==== EXCERPTED DATA
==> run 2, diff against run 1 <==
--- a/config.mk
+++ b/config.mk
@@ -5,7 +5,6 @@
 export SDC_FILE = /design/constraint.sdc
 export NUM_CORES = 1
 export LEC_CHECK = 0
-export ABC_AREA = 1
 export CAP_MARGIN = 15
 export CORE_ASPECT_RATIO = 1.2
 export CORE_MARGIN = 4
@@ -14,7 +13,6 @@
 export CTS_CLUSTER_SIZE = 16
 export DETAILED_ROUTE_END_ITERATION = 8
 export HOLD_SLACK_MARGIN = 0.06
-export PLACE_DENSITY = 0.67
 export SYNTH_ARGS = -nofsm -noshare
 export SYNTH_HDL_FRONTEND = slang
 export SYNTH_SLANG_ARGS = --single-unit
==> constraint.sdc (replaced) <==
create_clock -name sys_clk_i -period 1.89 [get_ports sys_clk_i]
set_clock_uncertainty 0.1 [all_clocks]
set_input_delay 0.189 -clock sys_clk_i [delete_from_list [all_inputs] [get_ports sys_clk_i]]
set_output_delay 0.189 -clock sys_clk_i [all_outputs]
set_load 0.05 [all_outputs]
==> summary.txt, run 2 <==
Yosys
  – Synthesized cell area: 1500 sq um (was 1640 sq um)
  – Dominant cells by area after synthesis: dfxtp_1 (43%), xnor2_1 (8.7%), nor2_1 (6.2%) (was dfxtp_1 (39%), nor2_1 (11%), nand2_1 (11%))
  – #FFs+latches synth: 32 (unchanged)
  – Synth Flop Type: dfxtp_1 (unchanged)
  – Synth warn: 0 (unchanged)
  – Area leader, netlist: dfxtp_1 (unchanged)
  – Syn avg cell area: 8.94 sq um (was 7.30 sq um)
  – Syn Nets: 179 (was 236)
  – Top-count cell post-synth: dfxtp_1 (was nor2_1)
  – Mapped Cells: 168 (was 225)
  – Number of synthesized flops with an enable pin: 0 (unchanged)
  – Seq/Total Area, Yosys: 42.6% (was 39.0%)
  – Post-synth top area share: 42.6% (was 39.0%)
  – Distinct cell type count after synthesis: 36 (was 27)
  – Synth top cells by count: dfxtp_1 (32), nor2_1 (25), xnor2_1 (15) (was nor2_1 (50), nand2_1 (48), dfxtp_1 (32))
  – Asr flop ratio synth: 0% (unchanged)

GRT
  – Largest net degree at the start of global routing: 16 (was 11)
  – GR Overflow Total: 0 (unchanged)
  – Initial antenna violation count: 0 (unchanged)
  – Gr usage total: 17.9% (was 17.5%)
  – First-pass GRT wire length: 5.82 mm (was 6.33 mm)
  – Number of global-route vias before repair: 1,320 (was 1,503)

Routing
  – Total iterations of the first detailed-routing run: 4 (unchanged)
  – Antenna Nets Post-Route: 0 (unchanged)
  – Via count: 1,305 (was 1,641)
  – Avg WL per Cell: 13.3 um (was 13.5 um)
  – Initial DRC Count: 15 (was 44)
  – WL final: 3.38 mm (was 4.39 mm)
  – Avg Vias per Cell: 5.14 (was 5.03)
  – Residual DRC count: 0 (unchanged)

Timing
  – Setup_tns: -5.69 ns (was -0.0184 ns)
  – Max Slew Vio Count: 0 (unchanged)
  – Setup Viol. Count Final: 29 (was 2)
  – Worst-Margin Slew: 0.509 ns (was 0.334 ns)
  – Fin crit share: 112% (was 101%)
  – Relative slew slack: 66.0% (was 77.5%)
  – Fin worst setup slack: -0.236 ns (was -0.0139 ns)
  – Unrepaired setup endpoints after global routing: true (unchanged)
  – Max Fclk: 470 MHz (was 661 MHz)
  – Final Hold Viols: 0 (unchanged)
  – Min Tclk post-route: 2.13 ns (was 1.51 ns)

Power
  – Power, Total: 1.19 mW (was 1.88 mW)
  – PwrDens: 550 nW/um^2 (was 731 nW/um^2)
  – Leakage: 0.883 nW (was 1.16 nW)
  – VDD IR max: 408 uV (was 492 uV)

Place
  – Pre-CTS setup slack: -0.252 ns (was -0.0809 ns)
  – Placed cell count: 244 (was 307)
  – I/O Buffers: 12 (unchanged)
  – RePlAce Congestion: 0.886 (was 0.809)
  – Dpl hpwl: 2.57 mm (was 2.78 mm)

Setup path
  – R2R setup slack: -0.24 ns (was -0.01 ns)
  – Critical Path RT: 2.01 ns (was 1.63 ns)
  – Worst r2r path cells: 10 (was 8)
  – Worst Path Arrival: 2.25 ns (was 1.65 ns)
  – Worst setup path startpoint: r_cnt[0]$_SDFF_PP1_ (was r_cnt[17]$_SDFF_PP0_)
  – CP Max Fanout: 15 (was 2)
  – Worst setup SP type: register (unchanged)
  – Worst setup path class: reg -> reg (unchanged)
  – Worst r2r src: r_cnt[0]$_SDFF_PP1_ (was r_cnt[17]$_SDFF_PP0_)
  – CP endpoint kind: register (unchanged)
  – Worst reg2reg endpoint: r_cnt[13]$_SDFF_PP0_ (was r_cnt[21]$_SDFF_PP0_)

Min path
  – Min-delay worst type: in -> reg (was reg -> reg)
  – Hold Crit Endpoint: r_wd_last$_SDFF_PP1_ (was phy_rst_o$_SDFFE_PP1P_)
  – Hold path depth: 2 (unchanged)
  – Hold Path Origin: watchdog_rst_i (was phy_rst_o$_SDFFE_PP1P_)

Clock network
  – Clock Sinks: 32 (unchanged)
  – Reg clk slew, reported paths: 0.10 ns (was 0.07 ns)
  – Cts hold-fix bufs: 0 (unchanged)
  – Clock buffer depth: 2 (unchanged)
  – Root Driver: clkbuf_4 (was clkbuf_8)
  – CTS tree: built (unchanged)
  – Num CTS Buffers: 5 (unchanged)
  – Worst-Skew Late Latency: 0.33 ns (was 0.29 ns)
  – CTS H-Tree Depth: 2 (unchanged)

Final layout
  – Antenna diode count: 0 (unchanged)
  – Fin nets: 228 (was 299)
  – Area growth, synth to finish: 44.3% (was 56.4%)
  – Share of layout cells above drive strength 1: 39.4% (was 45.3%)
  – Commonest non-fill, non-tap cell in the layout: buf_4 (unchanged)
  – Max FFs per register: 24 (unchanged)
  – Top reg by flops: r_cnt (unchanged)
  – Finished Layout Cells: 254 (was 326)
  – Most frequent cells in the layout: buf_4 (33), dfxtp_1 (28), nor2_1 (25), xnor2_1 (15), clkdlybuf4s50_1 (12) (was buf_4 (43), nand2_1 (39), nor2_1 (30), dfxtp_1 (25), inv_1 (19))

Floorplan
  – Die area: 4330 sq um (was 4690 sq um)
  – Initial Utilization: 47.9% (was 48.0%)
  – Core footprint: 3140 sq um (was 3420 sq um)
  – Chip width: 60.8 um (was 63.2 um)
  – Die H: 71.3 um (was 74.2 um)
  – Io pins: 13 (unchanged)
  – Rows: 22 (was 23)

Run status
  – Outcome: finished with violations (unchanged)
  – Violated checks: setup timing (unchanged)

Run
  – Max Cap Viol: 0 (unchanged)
`src/rtl/unidade_multdiv_if.sv`:
```
// Handshake and HI/LO access bundle between the control unit and the
// multiply/divide sequencer.
interface unidade_multdiv_if #(
  parameter int WIDTH = 32
);
  logic             start;
  logic [1:0]       op;
  logic [WIDTH-1:0] in1;
  logic [WIDTH-1:0] in2;
  logic             hi_we;
  logic             lo_we;
  logic [WIDTH-1:0] wdata;
  logic             busy;
  logic             done;
  logic             div_zero;
  logic [WIDTH-1:0] hi;
  logic [WIDTH-1:0] lo;

  modport master (
    output start, op, in1, in2, hi_we, lo_we, wdata,
    input  busy, done, div_zero, hi, lo
  );

  modport slave (
    input  start, op, in1, in2, hi_we, lo_we, wdata,
    output busy, done, div_zero, hi, lo
  );
endinterface

```
`src/rtl/unidade_multdiv.sv`:
```
// Iterative multiply/divide sequencer owning the HI/LO register pair.
//
// state | meaning
// ------+-----------------------------------------------------------------
// IDLE  | waiting for start; services mthi/mtlo writes
// CALC  | one shift-add (mul) or restoring (div) iteration per edge, WIDTH edges
// FIX   | sign correction and HI/LO write, pulses done next cycle
module unidade_multdiv #(
  parameter int WIDTH = 32,
  parameter int CNT_W = 6
) (
  input logic             clock,
  input logic             reset,
  unidade_multdiv_if.slave bus
);

  typedef enum logic [1:0] {IDLE, CALC, FIX} state_t;

  state_t             state, state_nxt;
  logic [CNT_W-1:0]   cnt;
  logic [1:0]         op_q;
  logic               dz_q;
  logic               neg_main;   // sign of product or quotient
  logic               neg_rem;    // sign of remainder
  logic [WIDTH-1:0]   opnd;       // multiplicand or divisor magnitude
  logic [2*WIDTH-1:0] wk;         // {P_hi, P_lo} for mul, {R, Q} for div
  logic [WIDTH-1:0]   hi_q, lo_q;
  logic               done_q, dz_flag_q;

  logic               launch, step, finish;
  logic               launch_dz;
  logic [WIDTH-1:0]   mag1, mag2;

  logic [WIDTH:0]     sum_hi;
  logic [2*WIDTH-1:0] mul_nxt;
  logic [WIDTH:0]     partial;
  logic [WIDTH:0]     diff;
  logic [WIDTH-1:0]   rem_new;
  logic [2*WIDTH-1:0] div_nxt;
  logic [2*WIDTH-1:0] prod_fix;
  logic [WIDTH-1:0]   quo_fix, rem_fix;

  // Signed ops work on magnitudes; 0x80000000 maps onto itself, which is
  // still the right unsigned magnitude.
  assign mag1 = (bus.op[0] && bus.in1[WIDTH-1]) ? -bus.in1 : bus.in1;
  assign mag2 = (bus.op[0] && bus.in2[WIDTH-1]) ? -bus.in2 : bus.in2;
  assign launch_dz = bus.op[1] && (bus.in2 == '0);

  // Shift-add step: the carry out of the upper-half add only lives for the
  // cycle, since the right shift always leaves the top bit clear.
  assign sum_hi  = {1'b0, wk[2*WIDTH-1:WIDTH]} + (wk[0] ? {1'b0, opnd} : '0);
  assign mul_nxt = {sum_hi, wk[WIDTH-1:1]};

  // Restoring step: R < divisor holds, so the WIDTH+1 bit sign of the
  // difference is a reliable borrow.
  assign partial = {wk[2*WIDTH-1:WIDTH], wk[WIDTH-1]};
  assign diff    = partial - {1'b0, opnd};
  assign rem_new = diff[WIDTH] ? partial[WIDTH-1:0] : diff[WIDTH-1:0];
  assign div_nxt = {rem_new, wk[WIDTH-2:0], ~diff[WIDTH]};

  assign prod_fix = neg_main ? -wk : wk;
  assign quo_fix  = neg_main ? -wk[WIDTH-1:0] : wk[WIDTH-1:0];
  assign rem_fix  = neg_rem ? -wk[2*WIDTH-1:WIDTH] : wk[2*WIDTH-1:WIDTH];

  assign bus.busy     = (state != IDLE);
  assign bus.done     = done_q;
  assign bus.div_zero = dz_flag_q;
  assign bus.hi       = hi_q;
  assign bus.lo       = lo_q;

  // State register.
  always_ff @(posedge clock) begin
    if (reset) state <= IDLE;
    else       state <= state_nxt;
  end

  // Next-state and per-state datapath strobes.
  always_comb begin
    state_nxt = state;
    launch    = 1'b0;
    step      = 1'b0;
    finish    = 1'b0;
    case (state)
      IDLE: begin
        if (bus.start) begin
          launch    = 1'b1;
          state_nxt = launch_dz ? FIX : CALC;
        end
      end
      CALC: begin
        step = 1'b1;
        if (cnt == CNT_W'(WIDTH - 1)) state_nxt = FIX;
      end
      FIX: begin
        finish    = 1'b1;
        state_nxt = IDLE;
      end
      default: state_nxt = IDLE;
    endcase
  end

  // Operand latch, iteration datapath, result write and mthi/mtlo.
  always_ff @(posedge clock) begin
    if (reset) begin
      cnt       <= '0;
      op_q      <= '0;
      dz_q      <= 1'b0;
      neg_main  <= 1'b0;
      neg_rem   <= 1'b0;
      opnd      <= '0;
      wk        <= '0;
      hi_q      <= '0;
      lo_q      <= '0;
      done_q    <= 1'b0;
      dz_flag_q <= 1'b0;
    end else begin
      done_q <= finish;
      if (launch) begin
        op_q      <= bus.op;
        dz_q      <= launch_dz;
        neg_main  <= bus.op[0] & (bus.in1[WIDTH-1] ^ bus.in2[WIDTH-1]);
        neg_rem   <= bus.op[0] & bus.in1[WIDTH-1];
        dz_flag_q <= 1'b0;
        cnt       <= '0;
        opnd      <= bus.op[1] ? mag2 : mag1;
        // On divide-by-zero the raw dividend rides in wk until FIX.
        if (launch_dz)      wk <= {{WIDTH{1'b0}}, bus.in1};
        else if (bus.op[1]) wk <= {{WIDTH{1'b0}}, mag1};
        else                wk <= {{WIDTH{1'b0}}, mag2};
      end else if (step) begin
        cnt <= cnt + 1'b1;
        wk  <= op_q[1] ? div_nxt : mul_nxt;
      end else if (finish) begin
        if (dz_q) begin
          hi_q      <= wk[WIDTH-1:0];
          lo_q      <= '1;
          dz_flag_q <= 1'b1;
        end else if (op_q[1]) begin
          hi_q <= rem_fix;
          lo_q <= quo_fix;
        end else begin
          {hi_q, lo_q} <= prod_fix;
        end
      end else if (state == IDLE) begin
        if (bus.hi_we) hi_q <= bus.wdata;
        if (bus.lo_we) lo_q <= bus.wdata;
      end
    end
  end

endmodule

```
`src/flat_wrapper.sv`:
```
// flat-port wrapper written by rule: the top's interface ports become plain ports
module unidade_multdiv_flat 
#(
  parameter int WIDTH = 32,
  parameter int CNT_W = 6
)
  (clock, reset, bus_start, bus_op, bus_in1, bus_in2, bus_hi_we, bus_lo_we, bus_wdata, bus_busy, bus_done, bus_div_zero, bus_hi, bus_lo);
  unidade_multdiv_if #(.WIDTH(WIDTH)) bus_i ();
  input logic clock;
  input logic reset;
  input wire logic [$bits(bus_i.start)-1:0] bus_start;
  input wire logic [$bits(bus_i.op)-1:0] bus_op;
  input wire logic [$bits(bus_i.in1)-1:0] bus_in1;
  input wire logic [$bits(bus_i.in2)-1:0] bus_in2;
  input wire logic [$bits(bus_i.hi_we)-1:0] bus_hi_we;
  input wire logic [$bits(bus_i.lo_we)-1:0] bus_lo_we;
  input wire logic [$bits(bus_i.wdata)-1:0] bus_wdata;
  output wire logic [$bits(bus_i.busy)-1:0] bus_busy;
  output wire logic [$bits(bus_i.done)-1:0] bus_done;
  output wire logic [$bits(bus_i.div_zero)-1:0] bus_div_zero;
  output wire logic [$bits(bus_i.hi)-1:0] bus_hi;
  output wire logic [$bits(bus_i.lo)-1:0] bus_lo;
  assign bus_i.start = bus_start;
  assign bus_i.op = bus_op;
  assign bus_i.in1 = bus_in1;
  assign bus_i.in2 = bus_in2;
  assign bus_i.hi_we = bus_hi_we;
  assign bus_i.lo_we = bus_lo_we;
  assign bus_i.wdata = bus_wdata;
  assign bus_busy = bus_i.busy;
  assign bus_done = bus_i.done;
  assign bus_div_zero = bus_i.div_zero;
  assign bus_hi = bus_i.hi;
  assign bus_lo = bus_i.lo;
  unidade_multdiv #(.WIDTH(WIDTH), .CNT_W(CNT_W)) u_core (.clock(clock), .reset(reset), .bus(bus_i));
endmodule
```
========
### TASK STATEMENT
Transcribe the records from their first line. Stop after the line with "export SYNTH_ARGS = -nofsm -noshare", including it.

### SOLUTION TO THE PROBLEM
==> run 2, diff against run 1 <==
--- a/config.mk
+++ b/config.mk
@@ -5,7 +5,6 @@
 export SDC_FILE = /design/constraint.sdc
 export NUM_CORES = 1
 export LEC_CHECK = 0
-export ABC_AREA = 1
 export CAP_MARGIN = 15
 export CORE_ASPECT_RATIO = 1.2
 export CORE_MARGIN = 4
@@ -14,7 +13,6 @@
 export CTS_CLUSTER_SIZE = 16
 export DETAILED_ROUTE_END_ITERATION = 8
 export HOLD_SLACK_MARGIN = 0.06
-export PLACE_DENSITY = 0.67
 export SYNTH_ARGS = -nofsm -noshare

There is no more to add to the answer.